It was under different circumstances, but it wasn’t long ago that Paul Maurice was in the RBC Center coaching against his former team for the first time.
As coach of the Toronto Maple Leafs on December 15, 2006, he won that game 4-3 en route to an overall 4-2-2 record against Carolina, even though his teams were often behind in the standings.
Now that he’s come full-circle and returned to the Hurricanes bench, he’ll be looking to carry that success over to tonight’s game and break a three-game losing streak in the process.
As for any extra motivation on his part, Maurice said it’s always nice to beat your old team, but it’s not the same as if he was a player.
“I remember a line from Jim Rutherford about five years ago,” recalled Maurice. “He said that nobody ever comes to the game, leans over in the stands and says ‘Oh look, he’s really coaching now.’
“It’s true when we came in here for the first time, and when your old team comes into your building for the firs time, sure there’s a little bit more excitement, but that’s a good thing.”
That was part of a very entertaining press conference between Maurice and his old friends in the Toronto media (I counted at least 15 reporters and camera operators), which you can hear in its entirety here. “Just breathe, guys,” was an oft-heard response from the Hurricanes coach.

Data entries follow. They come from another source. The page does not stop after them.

File: src/fcrq_pkg.sv
package fcrq_pkg;

   localparam int QUEUE_DEPTH = 8;
   localparam int CNT_W = $clog2(QUEUE_DEPTH + 1);
   localparam logic [7:0] TIMEOUT_RESET = 8'd100;

   typedef enum logic [1:0] {
      MODE_BYTE = 2'd0,
      MODE_TICK = 2'd1,
      MODE_POP  = 2'd2,
      MODE_NONE = 2'd3
   } mode_type;

   typedef enum logic [1:0] {
      LEVEL_EMPTY     = 2'd0,
      LEVEL_NORMAL    = 2'd1,
      LEVEL_OVER_HALF = 2'd2,
      LEVEL_FULL      = 2'd3
   } level_type;

   typedef struct packed {
      logic        null_flag;
      logic [15:0] sequence_num;
      logic [7:0]  command;
   } entry_type;

   // per-cell control: shift toward the head, or load a new entry here
   typedef struct packed {
      logic shift;
      logic load;
   } cell_ctrl_type;

   function automatic level_type level_of(input logic [CNT_W-1:0] count);
      level_type lvl;
      if (count == '0) begin
         lvl = LEVEL_EMPTY;
      end else if (count <= CNT_W'(QUEUE_DEPTH / 2)) begin
         lvl = LEVEL_NORMAL;
      end else if (count < CNT_W'(QUEUE_DEPTH)) begin
         lvl = LEVEL_OVER_HALF;
      end else begin
         lvl = LEVEL_FULL;
      end
      return lvl;
   endfunction

endpackage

Not that he had much of a chance to comment on his own team, but when asked about generating offense, Maurice echoed what he said after yesterday’s practice about being patient during offensive struggles and getting back to the systems work that was producing results prior to the 0-3 road trip.
“We were a real good team until about a week ago, and then we starting asking too much about what we needed to do to get our offense going,” he said. “In the four games we won in a row, our offense was good enough.
“I’d like to see our hockey team have the confidence that in the nights that we’re only going to get two or three, we’re still going to have an opportunity to win those games, and then let the games where you get four, five or six to come to you instead of making that the primary goal.”